A prisão faz parte da terceira fase da Operação Compliance Zero, que investiga o esquema de fraudes e já bloqueou mais de R$ 22 bilhões em bens. Além de Vorcaro, outros três mandados de prisão preventiva estão sendo cumpridos: contra Fabiano Zettel, cunhado do banqueiro; Luiz Phillipi Mourão, empresário do setor de locação de automóveis; e Marilson Roseno da Silva, policial federal aposentado.
Também estão sendo cumpridos 15 mandados de busca e apreensão, que incluem ex-funcionários do Banco Central, como Paulo Sérgio Neves e Belline Santana.
Segundo a PF, a prisão preventiva foi solicitada após análise de mensagens encontradas no celular de Vorcaro, que indicariam planejamento de atos de violência contra pessoas consideradas adversárias. A medida foi autorizada pelo ministro André Mendonça, do Supremo Tribunal Federal (STF), em sua primeira decisão como relator do caso.

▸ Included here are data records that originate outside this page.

[src/rtl/boot_request_pkg.sv]
// Shared types and constants for the boot request block: FSM state encoding,
// default timing parameters, flash address width and the slot-to-address helper.
package boot_request_pkg;

  localparam int ADDR_W                  = 24;
  localparam int DEF_DEBOUNCE_CYCLES     = 65536;
  localparam int DEF_HOLD_CYCLES         = 1024;
  localparam int DEF_LOCK_CYCLES         = 32;
  localparam int DEF_SLOT_SHIFT          = 19;

  typedef enum logic [1:0] {
    IDLE = 2'd0,
    ARM  = 2'd1,
    FIRE = 2'd2,
    LOCK = 2'd3
  } state_t;

  // Flash start address of a slot: zero-extended slot number shifted by the
  // slot size, with anything above the 24-bit address space dropped.
  function automatic logic [ADDR_W-1:0] slot_addr(input logic [3:0] target, input int shift);
    logic [ADDR_W-1:0] base;
    base = ADDR_W'(target);
    return base << shift;
  endfunction

endpackage

[src/rtl/boot_request_debounce.sv]
// Two-flop synchronizer followed by a counting debouncer for the active-low
// boot button. Emits the accepted (stable) level and a one-cycle press pulse
// on each accepted high-to-low transition.
module debounce
  import boot_request_pkg::*;
#(
  parameter int DEBOUNCE_CYCLES = DEF_DEBOUNCE_CYCLES
) (
  input  logic clock,
  input  logic reset,
  input  logic button,
  output logic stable,
  output logic press
);

  localparam int CNT_W = (DEBOUNCE_CYCLES > 2) ? $clog2(DEBOUNCE_CYCLES) : 1;
  localparam logic [CNT_W-1:0] LAST = CNT_W'(DEBOUNCE_CYCLES - 1);

  logic             meta;
  logic             sync;
  logic [CNT_W-1:0] count;

  // Bring the asynchronous button into the clock domain; idle level is released (1).
  always_ff @(posedge clock or negedge reset) begin
    if (!reset) begin
      meta <= 1'b1;
      sync <= 1'b1;
    end else begin
      meta <= button;
      sync <= meta;
    end
  end

  // Accept a new level only after it has been seen on DEBOUNCE_CYCLES consecutive samples.
  always_ff @(posedge clock or negedge reset) begin
    if (!reset) begin
      stable <= 1'b1;
      count  <= '0;
      press  <= 1'b0;
    end else begin
      press <= 1'b0;
      if (sync == stable) begin
        count <= '0;
      end else if (count == LAST) begin
        stable <= sync;
        count  <= '0;
        press  <= ~sync;
      end else begin
        count <= count + 1'b1;
      end
    end
  end

endmodule

[src/rtl/boot_request.sv]
// Boot request controller: turns a debounced button press (golden slot 0) or a
// software go strobe (selected slot) into a frozen flash address, a fixed hold
// period, a single registered reboot pulse and a lockout window.
module boot_request
  import boot_request_pkg::*;
#(
  parameter int DEBOUNCE_CYCLES = DEF_DEBOUNCE_CYCLES,
  parameter int HOLD_CYCLES     = DEF_HOLD_CYCLES,
  parameter int LOCK_CYCLES     = DEF_LOCK_CYCLES,
  parameter int SLOT_SHIFT      = DEF_SLOT_SHIFT
) (
  input  logic              clock,
  input  logic              reset,
  input  logic              button,
  input  logic              sel_we,
  input  logic [3:0]        sel_d,
  input  logic              go,
  output logic [3:0]        slot,
  output logic              busy,
  output logic [ADDR_W-1:0] spi_addr,
  output logic              reboot
);

  localparam int CNT_MAX = (HOLD_CYCLES > LOCK_CYCLES) ? HOLD_CYCLES : LOCK_CYCLES;
  localparam int CNT_W   = $clog2(CNT_MAX) + 1;
  localparam logic [CNT_W-1:0] HOLD_LAST = CNT_W'(HOLD_CYCLES - 1);
  localparam logic [CNT_W-1:0] LOCK_LAST = CNT_W'(LOCK_CYCLES - 1);

  state_t           state;
  logic [CNT_W-1:0] count;
  logic             button_level;
  logic             press;
  logic             press_evt;

  debounce #(
    .DEBOUNCE_CYCLES(DEBOUNCE_CYCLES)
  ) u_debounce (
    .clock (clock),
    .reset (reset),
    .button(button),
    .stable(button_level),
    .press (press)
  );

  // The press pulse is issued together with the stable level going low; requiring
  // both means a pulse can never be honoured against a released button.
  assign press_evt = press & ~button_level;

  // Request FSM; every output is a register so reboot and busy are glitch-free.
  always_ff @(posedge clock or negedge reset) begin
    if (!reset) begin
      state    <= IDLE;
      count    <= '0;
      slot     <= 4'd0;
      spi_addr <= '0;
      reboot   <= 1'b0;
      busy     <= 1'b0;
    end else begin
      reboot <= 1'b0;
      case (state)
        IDLE: begin
          if (sel_we) begin
            slot <= sel_d;
          end
          // A button press always requests the golden image and beats go.
          if (press_evt) begin
            spi_addr <= slot_addr(4'd0, SLOT_SHIFT);
            state    <= ARM;
            busy     <= 1'b1;
            count    <= '0;
          end else if (go) begin
            // A slot written in the same cycle as go is the one that gets booted.
            spi_addr <= slot_addr(sel_we ? sel_d : slot, SLOT_SHIFT);
            state    <= ARM;
            busy     <= 1'b1;
            count    <= '0;
          end
        end
        ARM: begin
          if (count == HOLD_LAST) begin
            state  <= FIRE;
            reboot <= 1'b1;
            count  <= '0;
          end else begin
            count <= count + 1'b1;
          end
        end
        FIRE: begin
          state <= LOCK;
          count <= '0;
        end
        LOCK: begin
          if (count == LOCK_LAST) begin
            state <= IDLE;
            busy  <= 1'b0;
            count <= '0;
          end else begin
            count <= count + 1'b1;
          end
        end
        default: begin
          state <= IDLE;
          busy  <= 1'b0;
          count <= '0;
        end
      endcase
    end
  end

endmodule

[config.mk]
export PLATFORM = sky130hd
export DESIGN_NAME = boot_request
export DESIGN_NICKNAME = d
export VERILOG_FILES = /design/src/rtl/boot_request_pkg.sv /design/src/rtl/boot_request_debounce.sv /design/src/rtl/boot_request.sv
export SDC_FILE = /design/constraint.sdc
export NUM_CORES = 1
export LEC_CHECK = 0
export ABC_CLOCK_PERIOD_IN_PS = 5200
export BUFFER_PORTS_ARGS = -buffer_cell sky130_fd_sc_hd__buf_2
export CAP_MARGIN = 20
export CORE_MARGIN = 5
export CORE_UTILIZATION = 45
export CTS_CLUSTER_DIAMETER = 30
export CTS_CLUSTER_SIZE = 16
export DETAILED_ROUTE_END_ITERATION = 7
export GPL_TIMING_DRIVEN = 0
export PLACE_DENSITY_LB_ADDON = 0.1
export SYNTH_ARGS = -nofsm -noshare
export SYNTH_HDL_FRONTEND = slang
export SYNTH_HIERARCHICAL = 1
export SYNTH_SLANG_ARGS = --single-unit
[constraint.sdc]
create_clock -name clock -period 5.2 [get_ports clock]
set_input_delay 0.26 -clock clock [delete_from_list [all_inputs] [get_ports clock]]
set_output_delay 0.26 -clock clock [all_outputs]
set_load 0.05 [all_outputs]
==> results.rst, run 1 <==
.. list-table::
   :header-rows: 1

   * - Metric
     - Value
   * - Switching component of the power
     - 0.170 mW
   * - Fraction of synthesized cell area taken by the top area cell type
     - 41.6%
   * - Share of total power consumed by net switching
     - 23.7%
   * - Routability congestion estimate from global placement
     - 0.807
   * - Share of power burned in combinational logic
     - 9.3%
   * - Commonest register cell after synthesis
     - dfrtp_1
   * - Number of buffers on the longest clock path
     - 2
   * - Post CTS Setup Buffer Count
     - 0
   * - Mapped Area
     - 0.00240 mm²
   * - Final Hold Fails
     - 0
   * - Pins over their slew limit
     - 0
   * - Worst Reg2Reg Path Length in Cells
     - 6
   * - Final Net Count
     - 302
   * - Post-synth EDFFs
     - 0
   * - Setup skew after layout
     - 9.60 ps
   * - Post-synthesis cell type count
     - 48
   * - Data arrival time of the worst path
     - 2190 ps
   * - Worst-Margin Slew
     - 510 ps
   * - Final setup margin
     - 3200 ps
   * - Synth warn
     - 6
   * - Deepest level of the CTS H-tree
     - 2
   * - Cell depth of the worst min-delay path
     - 1
   * - Mean Syn Cell Area
     - 9.94 µm²
   * - Top-Level Pins
     - 39
   * - Synth Register Bits
     - 43
   * - Worst R2R Setup Slack
     - 3200 ps
   * - WL final
     - 4490 µm
   * - Critical R2R Capture
     - count[2]$_DFFE_PN0P_
   * - Number of antenna violations at the first check in global routing
     - 0
   * - Proportion of layout cells with a drive suffix above 1
     - 22.6%
   * - Area of the core
     - 0.00514 mm²
   * - Type of destination of the critical path
     - flip-flop
   * - Ratio of final minimum period to clock period
     - 38.4%
   * - Pin count of the biggest net entering global routing
     - 44
   * - Worst Hold Endpoint
     - u_debounce/meta$_DFF_PN1_
   * - DR vias/cell
     - 4.94
   * - Core Rows
     - 26
   * - DRT antenna net count
     - 0
   * - Startpoint Class
     - flip-flop
   * - Die boundary width
     - 83.1 µm
   * - Cell internal pwr
     - 0.548 mW
   * - Number of global-route vias before repair
     - 1707
   * - Number of port buffers
     - 17
   * - Period minus WS final
     - 2000 ps
   * - Max Clk Rate
     - 0.501 GHz
   * - Pwr/cell area
     - 255 mW/mm²
   * - Count of inserted antenna diode cells
     - 0
   * - Hold Crit Class
     - input pin to flip-flop
   * - Max-capacitance violation count
     - 0
   * - Total of hold buffers inserted after clock tree synthesis
     - 0
   * - Beginning of the critical path
     - count[0]$_DFFE_PN0P_
   * - Die Y-Extent
     - 83.1 µm
   * - Post-CTS resize count
     - 0
   * - Result of the run
     - complete, no violations
   * - Clock root cell
     - clkbuf_8
   * - Reg-to-reg startpoint
     - count[0]$_DFFE_PN0P_
   * - Worst-path maximum fanout
     - 8
   * - Wire length per cell after detailed routing
     - 12.5 µm
   * - GRT overflow
     - 0
   * - Share of power burned in the clock network
     - 43.5%
   * - Effective utilization at floorplan
     - 46.8%
   * - First-pass GRT wire length
     - 7890 µm
   * - Number of setup violations in the final report
     - 0
   * - Drt pass-1 iters
     - 4
   * - Hold Crit Start
     - button
   * - Number of CTS-inserted buffers
     - 5
   * - Drt initial violations
     - 65
   * - Worst slew margin relative to its limit
     - 65.6%
   * - Most area-consuming cells after synthesis
     - dfrtp_1 (42%), buf_4 (6.2%), nor2_1 (3.6%)
   * - Clk pin slew, worst setup/hold paths
     - 90 ps
   * - CTS tree
     - yes
   * - RSZ-0062 raised after global routing
     - no
   * - Layout filler cell count
     - 474
   * - Final HPWL from detailed placement
     - 3270 µm
   * - Setup TNS after final layout
     - 0 ps
   * - Area growth syn-to-layout
     - 17.1%
   * - Cell taking the most area after synthesis
     - dfrtp_1
   * - GRT Overall Usage
     - 13.6%
   * - Worst-Skew Late Latency
     - 300 ps
   * - TritonCTS Sinks
     - 43
   * - Leakage
     - 1.26 nW
   * - DRC Markers
     - 0
   * - Full die area
     - 0.00691 mm²
   * - Kind of critical path
     - flip-flop to flip-flop
   * - Vias
     - 1769
   * - Fraction of power consumed by sequential logic
     - 47.3%
   * - Peak VDD IR
     - 156 µV
   * - Cells after Synth
     - 242
   * - CP required
     - 5390 ps
   * - Pre-CTS WS
     - 3240 ps
   * - Sequential-to-total area share from yosys stat
     - 44.9%
   * - Share of synthesized flip-flops with an asynchronous set or reset
     - 100%
==> src/rtl/pixel_stream_pkg.sv <==
// Shared types and coordinate-width constants for the pixel tracker and the crop stage.
package pixel_stream_pkg;

  typedef enum logic [0:0] {
    SEEK     = 1'b0,
    IN_FRAME = 1'b1
  } trk_state_t;

  // Counter width able to hold 0..n-1; never narrower than one bit.
  function automatic int coord_w(input int n);
    return (n <= 2) ? 1 : $clog2(n);
  endfunction

  localparam int DEF_PIXEL_BIT_WIDTH = 10;
  localparam int DEF_IN_ROWS         = 20;
  localparam int DEF_IN_COLS         = 20;
  localparam int DEF_FRAME_CNT_W     = 16;
  localparam int DEF_COL_W           = coord_w(DEF_IN_COLS);
  localparam int DEF_ROW_W           = coord_w(DEF_IN_ROWS);
  localparam int STATS_W             = 16;

endpackage

==> src/rtl/wrap_counter.sv <==
// Modulo-N counter with synchronous clear and increment; clear then increment restarts at 1.
module wrap_counter
  import pixel_stream_pkg::*;
#(
  parameter int MODULUS = 20,
  parameter int W       = coord_w(MODULUS)
) (
  input  logic         clk,
  input  logic         rst,
  input  logic         clr_i,
  input  logic         inc_i,
  output logic [W-1:0] q_o,
  output logic         wrap_o
);

  logic [W-1:0] cnt_q, cnt_d, base;

  always_comb begin
    base   = clr_i ? '0 : cnt_q;
    wrap_o = inc_i && (base == W'(MODULUS - 1));
    cnt_d  = base;
    if (inc_i) cnt_d = wrap_o ? '0 : base + 1'b1;
  end

  always_ff @(posedge clk) begin
    if (rst) cnt_q <= '0;
    else     cnt_q <= cnt_d;
  end

  assign q_o = cnt_q;

endmodule
==> config.mk <==
export PLATFORM = sky130hd
export DESIGN_NAME = stable_detect
export DESIGN_NICKNAME = d
export VERILOG_FILES = /design/src/rtl/truth_table_checker_stable_detect.sv
export SDC_FILE = /design/constraint.sdc
export NUM_CORES = 1
export LEC_CHECK = 0
export CAP_MARGIN = 20
export CORE_AREA = 2 2 39 41
export CTS_CLUSTER_SIZE = 8
export DETAILED_ROUTE_END_ITERATION = 10
export DIE_AREA = 0 0 41 43
export GPL_ROUTABILITY_DRIVEN = 0
export PLACE_DENSITY = 0.46
export SLEW_MARGIN = 10
export SYNTH_ARGS = -nofsm -noshare
export SYNTH_HDL_FRONTEND = slang
export SYNTH_SLANG_ARGS = --single-unit
==> constraint.sdc <==
create_clock -name clk -period 3.5 [get_ports clk]
set_input_delay 0.7 -clock clk [delete_from_list [all_inputs] [get_ports clk]]
set_output_delay 0.7 -clock clk [all_outputs]
set_load 0.03 [all_outputs]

Vorcaro já havia sido preso em novembro do ano passado, quando tentou embarcar em um avião particular com destino à Europa, no Aeroporto de Guarulhos, após a PF identificar risco concreto de fuga do país.
O pedido de prisão atual foi feito pela PF, e a Procuradoria-Geral da República (PGR) ainda não se manifestou sobre o caso.